El ceviche de Leo, servido y listo para dar cuenta. Fotografía de María Isabel Valarezo

En ese instante, uno empieza a comer con los ojos. En un plato sopero –a diferencia del peruano, el ceviche ecuatoriano no se sirve sobre plato tendido–, Leo vierte un cuarto de caldo de cabeza de camarón, exprime media naranja, echa los trocitos de pescado, el pico de gallo que lleva en un frasquito, una generosa porción de camarones, las conchas de Esmeraldas (que abre, también, en ese momento), el pulpo y la ostra.
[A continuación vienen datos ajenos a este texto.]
## src/rtl/uart_32_bit_pkg.sv

```systemverilog
// Shared definitions for the 32-bit UART link (tx and rx sides).
// State encoding, default payload width and line levels.
package uart_32_bit_pkg;

    localparam int DEFAULT_DATA_WIDTH = 32;

    localparam logic IDLE_LEVEL  = 1'b1;
    localparam logic START_LEVEL = 1'b0;
    localparam logic STOP_LEVEL  = 1'b1;

    typedef enum logic [2:0] {
        IDLE,
        SYNC,
        START,
        DATA,
        STOP
    } uart_state_t;

endpackage

```

## src/rtl/uart_32_bit_tx_if.sv

```systemverilog
// Handshake and line bundle between a word source and the UART transmitter.
// master drives the request side; slave is the transmitter.
interface uart_32_bit_tx_if
    import uart_32_bit_pkg::*;
#(
    parameter int DATA_WIDTH = DEFAULT_DATA_WIDTH
);
    logic                  baud_tick;
    logic                  start;
    logic [DATA_WIDTH-1:0] data;
    logic                  tx;
    logic                  busy;
    logic                  done;

    modport master (
        output baud_tick, start, data,
        input  tx, busy, done
    );

    modport slave (
        input  baud_tick, start, data,
        output tx, busy, done
    );
endinterface

```

## src/rtl/uart_32_bit_tx.sv

```systemverilog
// UART transmitter: start bit, DATA_WIDTH bits LSB first, STOP_BITS stop bits; one bit per baud_tick.
// Accepts start only while idle (done cycle included); requests while busy are dropped, not queued.
module uart_32_bit_tx
    import uart_32_bit_pkg::*;
#(
    parameter int DATA_WIDTH = DEFAULT_DATA_WIDTH,
    parameter int STOP_BITS  = 1
) (
    input logic             clk,
    input logic             rst,
    uart_32_bit_tx_if.slave bus
);
    localparam int CW = $clog2(DATA_WIDTH);
    localparam logic [CW-1:0] LAST_BIT  = CW'(DATA_WIDTH - 1);
    localparam logic          LAST_STOP = 1'(STOP_BITS - 1);

    uart_state_t           state;
    logic [DATA_WIDTH-1:0] shift;
    logic [CW-1:0]         bit_cnt;
    logic                  stop_cnt;
    logic                  tx_q;
    logic                  busy_q;
    logic                  done_q;

    always_ff @(posedge clk) begin
        if (!rst) begin
            state    <= IDLE;
            shift    <= '0;
            bit_cnt  <= '0;
            stop_cnt <= 1'b0;
            tx_q     <= IDLE_LEVEL;
            busy_q   <= 1'b0;
            done_q   <= 1'b0;
        end else begin
            done_q <= 1'b0;
            case (state)
                IDLE: begin
                    tx_q <= IDLE_LEVEL;
                    if (bus.start) begin
                        shift  <= bus.data;
                        busy_q <= 1'b1;
                        state  <= SYNC;
                    end
                end
                // Waiting a full tick here keeps the start bit one whole period wide.
                SYNC: begin
                    if (bus.baud_tick) begin
                        tx_q  <= START_LEVEL;
                        state <= START;
                    end
                end
                START: begin
                    if (bus.baud_tick) begin
                        tx_q    <= shift[0];
                        bit_cnt <= '0;
                        state   <= DATA;
                    end
                end
                DATA: begin
                    if (bus.baud_tick) begin
                        if (bit_cnt != LAST_BIT) begin
                            shift   <= shift >> 1;
                            tx_q    <= shift[1];
                            bit_cnt <= bit_cnt + 1'b1;
                        end else begin
                            tx_q     <= STOP_LEVEL;
                            stop_cnt <= 1'b0;
                            state    <= STOP;
                        end
                    end
                end
                STOP: begin
                    if (bus.baud_tick) begin
                        if (stop_cnt != LAST_STOP) begin
                            stop_cnt <= stop_cnt + 1'b1;
                        end else begin
                            busy_q <= 1'b0;
                            done_q <= 1'b1;
                            state  <= IDLE;
                        end
                    end
                end
                default: state <= IDLE;
            endcase
        end
    end

    assign bus.tx   = tx_q;
    assign bus.busy = busy_q;
    assign bus.done = done_q;
endmodule

```

## src/flat_wrapper.sv

```systemverilog
// flat-port wrapper written by rule: the top's interface ports become plain ports
module uart_32_bit_tx_flat import uart_32_bit_pkg::*;
#(
    parameter int DATA_WIDTH = DEFAULT_DATA_WIDTH,
    parameter int STOP_BITS  = 1
)
  (clk, rst, bus_baud_tick, bus_start, bus_data, bus_tx, bus_busy, bus_done);
  uart_32_bit_tx_if #(.DATA_WIDTH(DATA_WIDTH)) bus_i ();
  input logic clk;
  input logic rst;
  input wire logic [$bits(bus_i.baud_tick)-1:0] bus_baud_tick;
  input wire logic [$bits(bus_i.start)-1:0] bus_start;
  input wire logic [$bits(bus_i.data)-1:0] bus_data;
  output wire logic [$bits(bus_i.tx)-1:0] bus_tx;
  output wire logic [$bits(bus_i.busy)-1:0] bus_busy;
  output wire logic [$bits(bus_i.done)-1:0] bus_done;
  assign bus_i.baud_tick = bus_baud_tick;
  assign bus_i.start = bus_start;
  assign bus_i.data = bus_data;
  assign bus_tx = bus_i.tx;
  assign bus_busy = bus_i.busy;
  assign bus_done = bus_i.done;
  uart_32_bit_tx #(.DATA_WIDTH(DATA_WIDTH), .STOP_BITS(STOP_BITS)) u_core (.clk(clk), .rst(rst), .bus(bus_i));
endmodule
```
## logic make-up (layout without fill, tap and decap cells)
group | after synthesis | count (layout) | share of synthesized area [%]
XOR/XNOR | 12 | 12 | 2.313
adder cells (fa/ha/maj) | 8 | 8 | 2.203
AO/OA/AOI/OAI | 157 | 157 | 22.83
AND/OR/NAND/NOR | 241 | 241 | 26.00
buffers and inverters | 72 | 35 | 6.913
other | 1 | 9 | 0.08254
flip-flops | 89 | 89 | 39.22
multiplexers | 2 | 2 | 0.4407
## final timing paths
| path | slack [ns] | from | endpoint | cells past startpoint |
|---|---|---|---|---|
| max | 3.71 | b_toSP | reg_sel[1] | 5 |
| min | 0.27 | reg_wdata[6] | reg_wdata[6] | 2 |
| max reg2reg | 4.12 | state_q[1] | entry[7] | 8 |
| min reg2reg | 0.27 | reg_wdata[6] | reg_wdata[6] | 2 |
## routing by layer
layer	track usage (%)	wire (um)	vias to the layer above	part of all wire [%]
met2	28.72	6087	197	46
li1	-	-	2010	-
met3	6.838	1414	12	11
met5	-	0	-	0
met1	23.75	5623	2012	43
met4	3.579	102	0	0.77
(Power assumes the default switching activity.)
`config.mk`:
```
export PLATFORM = sky130hd
export DESIGN_NAME = button_step_ctrl
export DESIGN_NICKNAME = d
export VERILOG_FILES = /design/src/rtl/button_step_ctrl.sv
export SDC_FILE = /design/constraint.sdc
export NUM_CORES = 1
export LEC_CHECK = 0
export ABC_CLOCK_PERIOD_IN_PS = 4200
export CAP_MARGIN = 10
export CORE_AREA = 5 5 59 74
export DETAILED_ROUTE_END_ITERATION = 6
export DIE_AREA = 0 0 64 79
export PLACE_DENSITY = 0.76
export SYNTH_ARGS = -nofsm -noshare
export SYNTH_HDL_FRONTEND = slang
export SYNTH_SLANG_ARGS = --single-unit
```
`constraint.sdc`:
```
create_clock -name clk -period 4.2 [get_ports clk]
set_clock_uncertainty 0.15 [all_clocks]
set_input_delay 0.84 -clock clk [delete_from_list [all_inputs] [get_ports clk]]
set_output_delay 0.84 -clock clk [all_outputs]
set_load 0.03 [all_outputs]
```
`src/rtl/button_step_ctrl.sv`:
```
// Debounced up/down pushbutton controller producing step strobes with hold-to-repeat.
// Optional fast stepping (inc=1 after FAST_REPS repeats) is enabled by defining BUTTON_STEP_FAST_EN.
module button_step_ctrl #(
    parameter int TICK_DIV   = 50000,
    parameter int DEB_TICKS  = 10,
    parameter int HOLD_TICKS = 500,
    parameter int REP_TICKS  = 100,
    parameter int FAST_REPS  = 8
) (
    input  logic clk,
    input  logic rst,
    input  logic btn_up,
    input  logic btn_dn,
    output logic EN,
    output logic cnt,
    output logic inc
);

    localparam int PW   = (TICK_DIV > 1) ? $clog2(TICK_DIV) : 1;
    localparam int TMAX = (DEB_TICKS > HOLD_TICKS)
                        ? ((DEB_TICKS > REP_TICKS) ? DEB_TICKS : REP_TICKS)
                        : ((HOLD_TICKS > REP_TICKS) ? HOLD_TICKS : REP_TICKS);
    localparam int TW   = $clog2(TMAX + 1);

    typedef enum logic [2:0] {
        IDLE, DEB_PRESS, HELD, REPEAT, DEB_REL, LOCKOUT
    } state_t;

    logic          up_s1, up_s2, dn_s1, dn_s2;
    logic [PW-1:0] presc;
    logic          tick;
    state_t        state;
    logic          dir;
    logic [TW-1:0] tcnt;
    logic [TW-1:0] step_lim;
    logic          act, both, none;

    always_ff @(posedge clk or negedge rst) begin
        if (!rst) begin
            up_s1 <= 1'b0;
            up_s2 <= 1'b0;
            dn_s1 <= 1'b0;
            dn_s2 <= 1'b0;
        end else begin
            up_s1 <= btn_up;
            up_s2 <= up_s1;
            dn_s1 <= btn_dn;
            dn_s2 <= dn_s1;
        end
    end

    always_ff @(posedge clk or negedge rst) begin
        if (!rst)
            presc <= '0;
        else if (presc == PW'(TICK_DIV - 1))
            presc <= '0;
        else
            presc <= presc + 1'b1;
    end

    assign tick = (presc == PW'(TICK_DIV - 1));
    assign act  = dir ? dn_s2 : up_s2;
    assign both = up_s2 & dn_s2;
    assign none = ~up_s2 & ~dn_s2;

    // HELD waits the long hold interval, REPEAT the shorter repeat interval.
    always_comb begin
        step_lim = TW'(REP_TICKS - 1);
        if (state == HELD)
            step_lim = TW'(HOLD_TICKS - 1);
    end

`ifdef BUTTON_STEP_FAST_EN
    localparam int RW = (FAST_REPS > 0) ? $clog2(FAST_REPS + 1) : 1;
    logic [RW-1:0] rep_cnt;
`else
    assign inc = 1'b0;
`endif

    always_ff @(posedge clk or negedge rst) begin
        if (!rst) begin
            state <= IDLE;
            dir   <= 1'b0;
            tcnt  <= '0;
            EN    <= 1'b0;
            cnt   <= 1'b0;
`ifdef BUTTON_STEP_FAST_EN
            inc     <= 1'b0;
            rep_cnt <= '0;
`endif
        end else begin
            EN <= 1'b0;
`ifdef BUTTON_STEP_FAST_EN
            if (state == IDLE)
                rep_cnt <= '0;
`endif
            if (tick) begin
                case (state)
                    IDLE: begin
                        // The sample that starts the debounce counts as the first stable tick.
                        if (up_s2 ^ dn_s2) begin
                            dir   <= dn_s2;
                            tcnt  <= TW'(1);
                            state <= DEB_PRESS;
                        end
                    end
                    DEB_PRESS: begin
                        if (both) begin
                            tcnt  <= '0;
                            state <= LOCKOUT;
                        end else if (!act) begin
                            state <= IDLE;
                        end else if (tcnt >= TW'(DEB_TICKS - 1)) begin
                            EN    <= 1'b1;
                            cnt   <= dir;
`ifdef BUTTON_STEP_FAST_EN
                            inc   <= 1'b0;
`endif
                            tcnt  <= '0;
                            state <= HELD;
                        end else begin
                            tcnt <= tcnt + 1'b1;
                        end
                    end
                    HELD, REPEAT: begin
                        if (both) begin
                            tcnt  <= '0;
                            state <= LOCKOUT;
                        end else if (!act) begin
                            tcnt  <= TW'(1);
                            state <= DEB_REL;
                        end else if (tcnt >= step_lim) begin
                            EN    <= 1'b1;
                            cnt   <= dir;
`ifdef BUTTON_STEP_FAST_EN
                            inc   <= (rep_cnt >= RW'(FAST_REPS));
                            if (rep_cnt < RW'(FAST_REPS))
                                rep_cnt <= rep_cnt + 1'b1;
`endif
                            tcnt  <= '0;
                            state <= REPEAT;
                        end else begin
                            tcnt <= tcnt + 1'b1;
                        end
                    end
                    DEB_REL: begin
                        if (both) begin
                            tcnt  <= '0;
                            state <= LOCKOUT;
                        end else if (act) begin
                            tcnt <= '0;
                        end else if (tcnt >= TW'(DEB_TICKS - 1)) begin
                            state <= IDLE;
                        end else begin
                            tcnt <= tcnt + 1'b1;
                        end
                    end
                    LOCKOUT: begin
                        if (!none) begin
                            tcnt <= '0;
                        end else if (tcnt >= TW'(DEB_TICKS - 1)) begin
                            state <= IDLE;
                        end else begin
                            tcnt <= tcnt + 1'b1;
                        end
                    end
                    default: state <= IDLE;
                endcase
            end
        end
    end

endmodule

```
==> flow_summary.yaml <==
run_status:
  status: "finished clean"
cts:
  clkSlewWorstSetupHoldPaths_ns: 0.07
  worst_skew_pair.late_latency_ns: 0.29
  cts_resized: 0
  cts-htree-levels: 2
  tritoncts: "yes"
  clock_sinks: 35
  postCtsHoldBufs: 0
  cts_root_buf: "clkbuf_8"
  numCtsBuffers: 5
  cts_setup_buffers: 0
  clockBufferDepth: 2
logic_synthesis:
  syn_avg_cell_area_um2: 9.38
  synthDistinctLibCells: 52
  synth_top_cell_by_area: "dfrtp_1"
  ys_seq_elements: 35
  synth_seq_area_share_pct: 42.4
  synth_edf_count: 0
  yosysTopAreaCellShare_pct: 42.4
  syn_area_mm2: 0.00206
  syn_nets: 233
  synth.top_cells.by_area: "dfrtp_1, ha_1, xor2_1"
  ys.flop_type: "dfrtp_1"
  synth_warnings: 0
  syn_inst: 220
  async_flop_share_pct: 100
drt:
  wl_per_cell_um: 16.1
  viasPerCell: 6.25
  via_count: 1657
  drtIter0Drc: 94
  dr.pass1.iters: 4
  ant_nets: 0
  wl_mm: 4.27
  drc: 0
floorplan:
  ioPinCount: 7
  dieArea_mm2: 0.00506
  core_area_mm2: 0.00366
  start_util_pct: 56.4
  die_h_um: 79
  num_rows: 25
  fp.dieW_um: 64
pwr:
  totalPowerFinal_mw: 0.599
  p_int_mw: 0.459
  p_clk_share_pct: 40.0
  swShare_pct: 23.3
  vdd.ir_drop.worst_mv: 0.263
  pwr-share-comb_pct: 3.2
  p_sw_mw: 0.139
  p_leak_nw: 0.977
  p_seq_share_pct: 56.7
  power_density_mw_per_mm2: 271
sta:
  finalWorstSetupSlack_ns: 1.15
  tightest_slew_ns: 0.825
  rsz0062_at_grt: "no"
  max-slew-margin-rel_pct: 43.4
  min_period_over_period_pct: 72.7
  holdWs_ns: 0.206
  report.final.slew_viol_count: 0
  hold_violations: 0
  finalCriticalPeriod_ns: 3.05
  setup_viol: 0
  tns_ns: 0
  clock.fmax_mhz: 328
worst_setup_path:
  worst-setup-path-type: "flip-flop to flip-flop"
  worstSetupStartpoint: "presc[11]"
  critPathRequiredTime_ns: 4.19
  slowest_delay_ns: 0.72
  r2r_slack_ns: 1.15
  endpoint: "tcnt[1]"
  r2r_start: "presc[11]"
  cp_slowest_cell: "nor4_4"
  crit_path_end_kind: "flip-flop"
  worst-endpoint-arrival_ns: 3.04
  ff2ff_path_depth: 5
  r2r-end: "tcnt[1]"
  path_cells: "or4b_4 > nor4_4 > nand2_1 > a21oi_1 > o32ai_1"
  path_delay_family: "simple AND/OR/NAND/NOR gates"
  critPathMaxFanout: 16
  start_kind: "flip-flop"
  path_depth: 5
  path_buf_inv: 0
grt:
  grt_max_degree: 36
  track_usage_pct: 18.9
  grt_pass1_vias: 1671
  grt_pass1_wl_mm: 7.60
  antenna_found_initial: 0
  grt.overflow.total: 0
place:
  dpl.hpwl_mm: 3.02
  place_ws_ns: 1.16
  place.gp.congestion: 0.907
  port_buffers: 5
  dpl_cell_area_mm2: 0.00212
  numPlacedInstances: 257
run:
  cap_violations: 0
layout:
  drive_gt1_share_pct: 6.22
  stdcell_area_mm2: 0.00221
  final_util_pct: 60.4
  regArea_um2: 876
  fin_nets: 237
  final_cells: 265
  diodes: 0
  multi_input_area_mm2: 0.00112
  syn_to_final_growth_pct: 7.03
  fill_cells: 325
min_path:
  min_path_type: "flip-flop to flip-flop"
  hold_depth: 0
Al final, una gota de aceite vegetal, tres de limón; lo revuelve apenas, lo entrega con chifles. El ceviche de Leo es una obra de breves gestos, simples y precisos.

playa de Olón

Leo empuja su carreta rumbo al infinito de la playa (y a su próximo cliente). Fotografía de María Isabel Valarezo

Mientras lo prepara, cuenta que recorre la playa vendiendo ceviches desde hace dos décadas. Hasta hace un par de años –dice– había solo un par de carretas. Hoy hay cinco. Del otro lado del peñón, en Montañita –otrora refugio de surfistas y hippies, hoy enclave de raves y carros tuneados–, hay veintitrés triciclos de ceviches. A seis dólares por plato, parece haber suficiente demanda. De cualquier forma, al menos los de Leo, se pagan con gusto. Ese día –que era sábado, pasadas las once y media de la mañana– ya había vendido once. Mientras yo daba las últimas cucharadas y decidía si completarle la docena con uno de ostras (algo que recomiendo con vehemencia), se me cruzó una idea que tomé como una revelación: un ceviche de mariscos frescos, con cerveza helada, en una mañana soleada, a sesenta centímetros del mar, junto a la gente que uno ama, bien podría ser la definición de felicidad.